*** TASK INPUTS Section Begins ***
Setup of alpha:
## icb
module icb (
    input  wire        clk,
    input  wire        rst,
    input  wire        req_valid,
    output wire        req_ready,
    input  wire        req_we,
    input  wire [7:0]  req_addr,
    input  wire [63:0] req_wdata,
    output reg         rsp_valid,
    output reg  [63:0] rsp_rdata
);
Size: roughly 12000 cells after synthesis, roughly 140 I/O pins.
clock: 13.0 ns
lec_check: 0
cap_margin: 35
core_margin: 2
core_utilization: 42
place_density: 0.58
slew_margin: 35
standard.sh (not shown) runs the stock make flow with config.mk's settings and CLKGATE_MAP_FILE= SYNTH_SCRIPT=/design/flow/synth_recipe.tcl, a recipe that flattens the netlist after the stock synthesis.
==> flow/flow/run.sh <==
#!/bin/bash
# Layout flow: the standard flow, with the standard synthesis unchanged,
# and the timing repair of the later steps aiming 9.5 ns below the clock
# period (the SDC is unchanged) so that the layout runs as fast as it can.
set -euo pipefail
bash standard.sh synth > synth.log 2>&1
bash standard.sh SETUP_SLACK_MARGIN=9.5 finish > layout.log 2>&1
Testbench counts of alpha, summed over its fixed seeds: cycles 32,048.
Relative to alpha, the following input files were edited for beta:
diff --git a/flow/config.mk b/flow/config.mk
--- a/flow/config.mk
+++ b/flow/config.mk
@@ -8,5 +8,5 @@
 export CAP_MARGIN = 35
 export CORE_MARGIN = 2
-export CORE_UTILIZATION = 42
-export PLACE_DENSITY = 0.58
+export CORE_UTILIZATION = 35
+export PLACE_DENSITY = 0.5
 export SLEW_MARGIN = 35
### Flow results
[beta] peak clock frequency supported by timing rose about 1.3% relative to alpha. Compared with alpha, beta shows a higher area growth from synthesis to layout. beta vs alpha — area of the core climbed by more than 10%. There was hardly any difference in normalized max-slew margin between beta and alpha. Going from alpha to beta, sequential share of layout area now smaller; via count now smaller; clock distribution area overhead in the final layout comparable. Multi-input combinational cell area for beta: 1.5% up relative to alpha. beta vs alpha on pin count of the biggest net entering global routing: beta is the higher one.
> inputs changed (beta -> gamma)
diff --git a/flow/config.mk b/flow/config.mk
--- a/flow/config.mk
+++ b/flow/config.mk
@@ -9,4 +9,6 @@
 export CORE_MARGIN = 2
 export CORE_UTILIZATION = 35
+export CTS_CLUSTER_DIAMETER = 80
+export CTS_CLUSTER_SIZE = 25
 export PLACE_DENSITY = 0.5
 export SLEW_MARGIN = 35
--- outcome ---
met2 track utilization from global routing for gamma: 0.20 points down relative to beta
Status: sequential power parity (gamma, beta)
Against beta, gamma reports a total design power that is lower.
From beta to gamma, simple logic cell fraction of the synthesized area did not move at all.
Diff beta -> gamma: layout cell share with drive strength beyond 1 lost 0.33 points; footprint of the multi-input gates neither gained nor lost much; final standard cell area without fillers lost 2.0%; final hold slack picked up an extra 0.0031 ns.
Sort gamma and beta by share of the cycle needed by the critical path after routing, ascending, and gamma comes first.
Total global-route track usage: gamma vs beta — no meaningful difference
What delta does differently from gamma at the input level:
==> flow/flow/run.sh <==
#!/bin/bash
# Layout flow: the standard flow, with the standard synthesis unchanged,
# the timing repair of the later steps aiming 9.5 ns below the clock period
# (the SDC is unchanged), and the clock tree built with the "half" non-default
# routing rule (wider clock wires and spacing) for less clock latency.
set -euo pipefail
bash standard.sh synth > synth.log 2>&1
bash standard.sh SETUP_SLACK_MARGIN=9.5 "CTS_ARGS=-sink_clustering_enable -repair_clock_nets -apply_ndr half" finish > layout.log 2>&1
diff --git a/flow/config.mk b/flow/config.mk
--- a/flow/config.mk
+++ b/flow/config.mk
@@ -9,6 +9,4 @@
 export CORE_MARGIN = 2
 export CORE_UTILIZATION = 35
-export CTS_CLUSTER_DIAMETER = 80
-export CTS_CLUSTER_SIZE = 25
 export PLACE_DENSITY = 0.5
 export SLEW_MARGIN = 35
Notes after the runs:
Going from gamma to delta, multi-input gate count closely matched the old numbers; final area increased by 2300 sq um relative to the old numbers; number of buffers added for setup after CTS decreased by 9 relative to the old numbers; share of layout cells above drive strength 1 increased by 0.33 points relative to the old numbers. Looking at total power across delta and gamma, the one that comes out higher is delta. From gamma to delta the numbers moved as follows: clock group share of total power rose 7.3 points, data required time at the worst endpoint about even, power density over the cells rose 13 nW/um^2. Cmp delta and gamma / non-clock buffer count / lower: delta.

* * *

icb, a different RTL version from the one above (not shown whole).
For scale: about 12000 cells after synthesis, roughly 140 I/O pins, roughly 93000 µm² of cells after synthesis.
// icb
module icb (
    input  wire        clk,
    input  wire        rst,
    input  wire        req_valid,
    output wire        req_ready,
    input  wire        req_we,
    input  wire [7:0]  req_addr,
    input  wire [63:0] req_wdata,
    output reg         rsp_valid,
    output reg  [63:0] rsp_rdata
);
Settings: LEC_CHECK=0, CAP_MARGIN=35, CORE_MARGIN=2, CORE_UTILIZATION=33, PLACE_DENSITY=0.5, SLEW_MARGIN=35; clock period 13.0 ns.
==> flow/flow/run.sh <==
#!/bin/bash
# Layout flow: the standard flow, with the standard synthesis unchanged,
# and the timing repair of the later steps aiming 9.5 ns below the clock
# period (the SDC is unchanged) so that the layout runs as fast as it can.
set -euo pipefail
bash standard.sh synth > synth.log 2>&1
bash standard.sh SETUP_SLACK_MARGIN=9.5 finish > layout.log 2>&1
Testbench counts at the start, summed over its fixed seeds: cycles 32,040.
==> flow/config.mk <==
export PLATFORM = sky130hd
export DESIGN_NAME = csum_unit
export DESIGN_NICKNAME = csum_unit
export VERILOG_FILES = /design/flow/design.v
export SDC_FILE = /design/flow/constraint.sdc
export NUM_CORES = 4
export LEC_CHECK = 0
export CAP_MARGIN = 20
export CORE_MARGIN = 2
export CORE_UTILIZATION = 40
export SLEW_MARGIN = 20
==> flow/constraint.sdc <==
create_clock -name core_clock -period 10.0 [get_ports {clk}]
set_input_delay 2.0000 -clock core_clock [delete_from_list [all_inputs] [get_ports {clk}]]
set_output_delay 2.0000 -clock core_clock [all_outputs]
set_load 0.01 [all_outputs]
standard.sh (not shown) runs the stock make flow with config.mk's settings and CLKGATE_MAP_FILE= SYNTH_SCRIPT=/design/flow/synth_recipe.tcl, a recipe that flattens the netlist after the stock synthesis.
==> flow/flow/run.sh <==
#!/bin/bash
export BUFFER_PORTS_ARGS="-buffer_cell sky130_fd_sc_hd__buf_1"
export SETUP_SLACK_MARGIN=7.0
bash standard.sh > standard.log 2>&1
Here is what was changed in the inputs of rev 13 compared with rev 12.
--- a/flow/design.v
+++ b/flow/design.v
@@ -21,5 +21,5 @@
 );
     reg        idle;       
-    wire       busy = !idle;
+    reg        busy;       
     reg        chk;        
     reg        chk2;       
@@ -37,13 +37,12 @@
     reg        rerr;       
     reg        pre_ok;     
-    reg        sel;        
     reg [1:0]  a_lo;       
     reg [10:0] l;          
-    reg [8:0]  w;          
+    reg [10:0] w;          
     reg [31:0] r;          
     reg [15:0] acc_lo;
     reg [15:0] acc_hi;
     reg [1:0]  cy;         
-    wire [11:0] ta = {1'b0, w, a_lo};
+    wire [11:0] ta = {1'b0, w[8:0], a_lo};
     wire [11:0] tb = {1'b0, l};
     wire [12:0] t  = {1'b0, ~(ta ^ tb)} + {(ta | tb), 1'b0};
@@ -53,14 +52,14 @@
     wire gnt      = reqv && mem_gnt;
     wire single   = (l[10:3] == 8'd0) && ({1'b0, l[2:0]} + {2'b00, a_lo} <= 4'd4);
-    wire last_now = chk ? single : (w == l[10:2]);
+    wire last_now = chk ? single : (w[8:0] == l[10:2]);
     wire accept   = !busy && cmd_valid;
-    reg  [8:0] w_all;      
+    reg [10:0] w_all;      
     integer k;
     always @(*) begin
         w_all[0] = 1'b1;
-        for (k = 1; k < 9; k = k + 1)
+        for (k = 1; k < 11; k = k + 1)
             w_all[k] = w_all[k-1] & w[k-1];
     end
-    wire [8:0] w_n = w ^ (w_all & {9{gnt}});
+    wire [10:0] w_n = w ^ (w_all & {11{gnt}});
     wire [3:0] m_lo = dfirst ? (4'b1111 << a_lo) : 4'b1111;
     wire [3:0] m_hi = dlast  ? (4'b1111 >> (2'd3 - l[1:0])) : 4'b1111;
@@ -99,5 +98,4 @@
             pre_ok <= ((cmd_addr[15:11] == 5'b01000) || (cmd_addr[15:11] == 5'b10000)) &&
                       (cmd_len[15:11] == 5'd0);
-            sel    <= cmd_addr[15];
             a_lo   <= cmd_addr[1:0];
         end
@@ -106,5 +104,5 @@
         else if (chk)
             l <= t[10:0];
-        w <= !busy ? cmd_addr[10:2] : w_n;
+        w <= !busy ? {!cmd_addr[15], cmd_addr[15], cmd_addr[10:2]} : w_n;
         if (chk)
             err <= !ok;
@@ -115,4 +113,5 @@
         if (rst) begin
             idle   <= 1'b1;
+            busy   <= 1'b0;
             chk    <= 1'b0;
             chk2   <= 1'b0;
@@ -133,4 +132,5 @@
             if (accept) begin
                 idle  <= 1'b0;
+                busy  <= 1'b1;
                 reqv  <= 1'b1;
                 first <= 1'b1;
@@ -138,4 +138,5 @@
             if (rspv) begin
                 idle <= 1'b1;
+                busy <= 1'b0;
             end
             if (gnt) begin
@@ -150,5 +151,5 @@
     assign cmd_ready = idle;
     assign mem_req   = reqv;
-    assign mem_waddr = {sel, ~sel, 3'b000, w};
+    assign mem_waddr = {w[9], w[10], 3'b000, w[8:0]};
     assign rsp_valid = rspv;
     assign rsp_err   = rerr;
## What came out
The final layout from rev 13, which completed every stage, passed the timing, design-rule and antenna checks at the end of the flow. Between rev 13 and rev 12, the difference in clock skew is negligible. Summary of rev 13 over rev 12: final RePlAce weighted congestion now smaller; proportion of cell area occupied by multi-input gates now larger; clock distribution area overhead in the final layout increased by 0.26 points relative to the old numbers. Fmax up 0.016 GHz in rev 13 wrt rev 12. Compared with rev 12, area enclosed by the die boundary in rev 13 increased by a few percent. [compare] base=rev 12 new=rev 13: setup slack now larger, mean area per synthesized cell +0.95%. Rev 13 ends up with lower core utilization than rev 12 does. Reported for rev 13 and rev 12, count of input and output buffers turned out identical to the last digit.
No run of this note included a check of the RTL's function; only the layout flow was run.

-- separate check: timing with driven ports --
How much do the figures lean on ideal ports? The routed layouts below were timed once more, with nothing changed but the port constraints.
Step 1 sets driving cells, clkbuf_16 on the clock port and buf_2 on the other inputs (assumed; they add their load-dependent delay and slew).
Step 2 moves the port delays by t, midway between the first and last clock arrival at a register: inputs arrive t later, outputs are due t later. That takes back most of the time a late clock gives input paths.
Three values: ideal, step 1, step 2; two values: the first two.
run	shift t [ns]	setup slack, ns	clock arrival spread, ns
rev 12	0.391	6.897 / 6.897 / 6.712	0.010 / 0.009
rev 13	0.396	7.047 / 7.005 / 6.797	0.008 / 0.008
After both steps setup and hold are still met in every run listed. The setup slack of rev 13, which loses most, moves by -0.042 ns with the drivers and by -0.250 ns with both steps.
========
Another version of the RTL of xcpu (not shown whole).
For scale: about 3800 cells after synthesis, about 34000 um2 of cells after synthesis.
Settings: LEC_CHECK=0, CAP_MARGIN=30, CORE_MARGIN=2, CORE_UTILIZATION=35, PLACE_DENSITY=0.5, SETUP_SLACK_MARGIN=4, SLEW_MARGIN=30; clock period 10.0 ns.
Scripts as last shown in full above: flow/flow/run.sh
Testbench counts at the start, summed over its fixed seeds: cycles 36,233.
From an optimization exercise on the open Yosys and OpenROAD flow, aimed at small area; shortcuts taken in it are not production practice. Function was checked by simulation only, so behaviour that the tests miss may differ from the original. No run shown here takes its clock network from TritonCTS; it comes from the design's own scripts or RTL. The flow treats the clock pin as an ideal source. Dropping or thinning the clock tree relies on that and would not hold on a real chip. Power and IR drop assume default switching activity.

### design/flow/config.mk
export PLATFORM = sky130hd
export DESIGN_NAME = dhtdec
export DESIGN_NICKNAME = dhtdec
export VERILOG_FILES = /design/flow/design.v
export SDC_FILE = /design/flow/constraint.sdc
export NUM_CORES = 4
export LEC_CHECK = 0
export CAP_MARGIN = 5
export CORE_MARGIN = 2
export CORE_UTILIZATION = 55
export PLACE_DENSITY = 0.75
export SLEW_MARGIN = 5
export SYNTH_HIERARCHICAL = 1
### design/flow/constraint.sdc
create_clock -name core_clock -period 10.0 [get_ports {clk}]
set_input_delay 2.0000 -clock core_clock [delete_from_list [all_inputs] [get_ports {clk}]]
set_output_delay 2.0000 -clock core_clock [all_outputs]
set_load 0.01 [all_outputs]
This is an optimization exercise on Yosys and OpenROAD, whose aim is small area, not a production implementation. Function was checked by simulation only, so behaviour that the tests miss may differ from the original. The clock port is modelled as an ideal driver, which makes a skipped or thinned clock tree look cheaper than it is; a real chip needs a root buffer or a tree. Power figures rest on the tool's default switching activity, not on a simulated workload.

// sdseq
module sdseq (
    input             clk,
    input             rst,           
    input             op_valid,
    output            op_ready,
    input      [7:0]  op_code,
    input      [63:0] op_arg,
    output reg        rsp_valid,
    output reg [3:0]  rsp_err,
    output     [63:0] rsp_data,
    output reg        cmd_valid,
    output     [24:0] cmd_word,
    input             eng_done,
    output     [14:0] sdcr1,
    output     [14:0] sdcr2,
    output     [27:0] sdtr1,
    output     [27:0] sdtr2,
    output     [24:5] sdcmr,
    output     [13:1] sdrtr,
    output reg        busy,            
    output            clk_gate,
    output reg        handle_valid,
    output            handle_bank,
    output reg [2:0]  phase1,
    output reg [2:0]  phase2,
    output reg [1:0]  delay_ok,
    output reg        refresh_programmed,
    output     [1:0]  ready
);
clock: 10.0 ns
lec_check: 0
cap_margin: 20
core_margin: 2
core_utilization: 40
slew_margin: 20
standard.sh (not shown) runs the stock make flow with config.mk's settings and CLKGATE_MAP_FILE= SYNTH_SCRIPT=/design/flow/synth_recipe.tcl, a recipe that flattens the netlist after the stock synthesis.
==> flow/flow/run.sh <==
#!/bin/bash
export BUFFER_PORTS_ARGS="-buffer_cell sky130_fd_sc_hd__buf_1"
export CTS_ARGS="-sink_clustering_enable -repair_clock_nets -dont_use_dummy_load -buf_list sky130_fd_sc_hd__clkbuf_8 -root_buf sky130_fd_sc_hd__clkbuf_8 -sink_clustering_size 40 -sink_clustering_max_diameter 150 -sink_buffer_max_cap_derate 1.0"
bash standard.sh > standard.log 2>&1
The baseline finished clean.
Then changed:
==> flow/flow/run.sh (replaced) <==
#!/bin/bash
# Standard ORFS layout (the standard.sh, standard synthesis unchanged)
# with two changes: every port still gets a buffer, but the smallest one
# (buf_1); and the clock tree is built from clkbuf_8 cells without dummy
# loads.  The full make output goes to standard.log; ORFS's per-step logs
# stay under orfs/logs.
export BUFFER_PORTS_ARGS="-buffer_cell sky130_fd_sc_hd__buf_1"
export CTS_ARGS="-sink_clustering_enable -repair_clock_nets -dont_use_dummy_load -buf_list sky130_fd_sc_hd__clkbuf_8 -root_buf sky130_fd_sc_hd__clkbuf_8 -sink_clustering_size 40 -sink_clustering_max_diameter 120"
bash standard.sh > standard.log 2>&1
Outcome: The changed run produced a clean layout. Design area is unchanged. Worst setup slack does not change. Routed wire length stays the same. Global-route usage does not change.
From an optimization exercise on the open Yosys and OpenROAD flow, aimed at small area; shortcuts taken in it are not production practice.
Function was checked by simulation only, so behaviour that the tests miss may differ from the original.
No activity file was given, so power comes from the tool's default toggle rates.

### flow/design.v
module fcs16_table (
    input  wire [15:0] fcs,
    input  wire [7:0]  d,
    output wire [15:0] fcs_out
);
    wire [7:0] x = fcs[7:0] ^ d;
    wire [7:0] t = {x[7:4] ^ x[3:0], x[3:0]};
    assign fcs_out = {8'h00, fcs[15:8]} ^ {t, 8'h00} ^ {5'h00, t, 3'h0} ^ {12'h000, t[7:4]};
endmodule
*** TASK INPUTS Section Ends ***
WHAT THIS TASK INVOLVES =>
Nothing but a number should be given: the count of lines above that include the string "version".

OUTPUT BELOW =>
2